Return exactly and only these lines: the first of the listing through the one containing "logic signed [MULT-COEFF_W-1:0] mult_rnd;".

-------

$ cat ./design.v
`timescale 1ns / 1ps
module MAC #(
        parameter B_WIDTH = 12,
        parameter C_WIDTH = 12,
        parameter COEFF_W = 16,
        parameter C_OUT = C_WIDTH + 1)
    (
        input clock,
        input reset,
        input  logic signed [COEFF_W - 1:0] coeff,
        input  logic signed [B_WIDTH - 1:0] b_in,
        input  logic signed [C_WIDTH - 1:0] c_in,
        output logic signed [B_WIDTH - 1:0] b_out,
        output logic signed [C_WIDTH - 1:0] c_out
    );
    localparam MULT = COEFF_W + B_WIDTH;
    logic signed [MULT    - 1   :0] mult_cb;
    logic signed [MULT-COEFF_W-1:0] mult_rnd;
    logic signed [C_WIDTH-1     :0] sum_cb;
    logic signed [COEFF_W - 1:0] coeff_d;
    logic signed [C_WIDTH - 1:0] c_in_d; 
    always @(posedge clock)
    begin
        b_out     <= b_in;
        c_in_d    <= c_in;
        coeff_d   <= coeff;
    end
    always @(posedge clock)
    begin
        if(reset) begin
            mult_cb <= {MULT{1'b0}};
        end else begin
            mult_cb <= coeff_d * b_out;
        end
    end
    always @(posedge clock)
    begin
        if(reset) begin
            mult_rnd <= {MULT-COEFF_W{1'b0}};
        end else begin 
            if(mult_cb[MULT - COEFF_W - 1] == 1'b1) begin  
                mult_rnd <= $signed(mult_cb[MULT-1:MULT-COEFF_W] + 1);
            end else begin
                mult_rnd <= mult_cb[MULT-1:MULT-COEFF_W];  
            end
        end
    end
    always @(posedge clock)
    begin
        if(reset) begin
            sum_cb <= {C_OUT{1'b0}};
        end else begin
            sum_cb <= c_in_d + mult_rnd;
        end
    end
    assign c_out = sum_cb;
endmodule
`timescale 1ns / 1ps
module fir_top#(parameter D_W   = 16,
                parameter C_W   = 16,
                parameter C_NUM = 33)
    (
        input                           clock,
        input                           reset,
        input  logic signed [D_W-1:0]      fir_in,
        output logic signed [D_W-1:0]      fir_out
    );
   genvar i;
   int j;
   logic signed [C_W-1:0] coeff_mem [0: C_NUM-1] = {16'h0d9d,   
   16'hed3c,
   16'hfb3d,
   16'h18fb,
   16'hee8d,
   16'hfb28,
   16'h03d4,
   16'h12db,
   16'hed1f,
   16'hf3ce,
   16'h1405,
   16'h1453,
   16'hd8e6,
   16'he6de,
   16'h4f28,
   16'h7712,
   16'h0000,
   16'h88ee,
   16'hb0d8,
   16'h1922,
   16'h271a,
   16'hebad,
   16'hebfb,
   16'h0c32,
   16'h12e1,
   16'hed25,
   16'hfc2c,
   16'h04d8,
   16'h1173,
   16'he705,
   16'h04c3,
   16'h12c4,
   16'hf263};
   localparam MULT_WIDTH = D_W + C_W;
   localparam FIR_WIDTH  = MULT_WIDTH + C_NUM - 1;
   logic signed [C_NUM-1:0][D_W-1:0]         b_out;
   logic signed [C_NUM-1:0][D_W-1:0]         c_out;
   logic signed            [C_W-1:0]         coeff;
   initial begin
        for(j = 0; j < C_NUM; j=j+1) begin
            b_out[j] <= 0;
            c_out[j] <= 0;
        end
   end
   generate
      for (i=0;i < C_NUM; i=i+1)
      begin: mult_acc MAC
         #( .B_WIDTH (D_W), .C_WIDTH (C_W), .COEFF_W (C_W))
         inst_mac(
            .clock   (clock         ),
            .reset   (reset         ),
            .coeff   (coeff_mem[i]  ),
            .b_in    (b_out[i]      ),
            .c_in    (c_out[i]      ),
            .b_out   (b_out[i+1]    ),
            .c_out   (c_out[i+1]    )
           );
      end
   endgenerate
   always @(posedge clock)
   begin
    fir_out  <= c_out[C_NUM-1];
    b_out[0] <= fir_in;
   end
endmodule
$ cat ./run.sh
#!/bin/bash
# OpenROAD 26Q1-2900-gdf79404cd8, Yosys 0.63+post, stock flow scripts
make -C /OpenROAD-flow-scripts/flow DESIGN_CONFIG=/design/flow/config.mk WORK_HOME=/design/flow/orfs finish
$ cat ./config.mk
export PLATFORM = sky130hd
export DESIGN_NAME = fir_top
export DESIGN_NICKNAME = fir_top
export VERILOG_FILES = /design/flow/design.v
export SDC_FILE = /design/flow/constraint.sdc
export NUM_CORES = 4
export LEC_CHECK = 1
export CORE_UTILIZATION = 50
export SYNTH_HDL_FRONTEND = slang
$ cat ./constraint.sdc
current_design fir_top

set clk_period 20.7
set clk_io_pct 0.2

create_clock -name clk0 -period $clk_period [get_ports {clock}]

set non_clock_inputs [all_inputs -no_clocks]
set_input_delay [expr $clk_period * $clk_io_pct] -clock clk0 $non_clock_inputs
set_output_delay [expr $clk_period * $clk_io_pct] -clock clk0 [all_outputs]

-------

RESPONSE TO THIS EXERCISE
$ cat ./design.v
`timescale 1ns / 1ps
module MAC #(
        parameter B_WIDTH = 12,
        parameter C_WIDTH = 12,
        parameter COEFF_W = 16,
        parameter C_OUT = C_WIDTH + 1)
    (
        input clock,
        input reset,
        input  logic signed [COEFF_W - 1:0] coeff,
        input  logic signed [B_WIDTH - 1:0] b_in,
        input  logic signed [C_WIDTH - 1:0] c_in,
        output logic signed [B_WIDTH - 1:0] b_out,
        output logic signed [C_WIDTH - 1:0] c_out
    );
    localparam MULT = COEFF_W + B_WIDTH;
    logic signed [MULT    - 1   :0] mult_cb;
    logic signed [MULT-COEFF_W-1:0] mult_rnd;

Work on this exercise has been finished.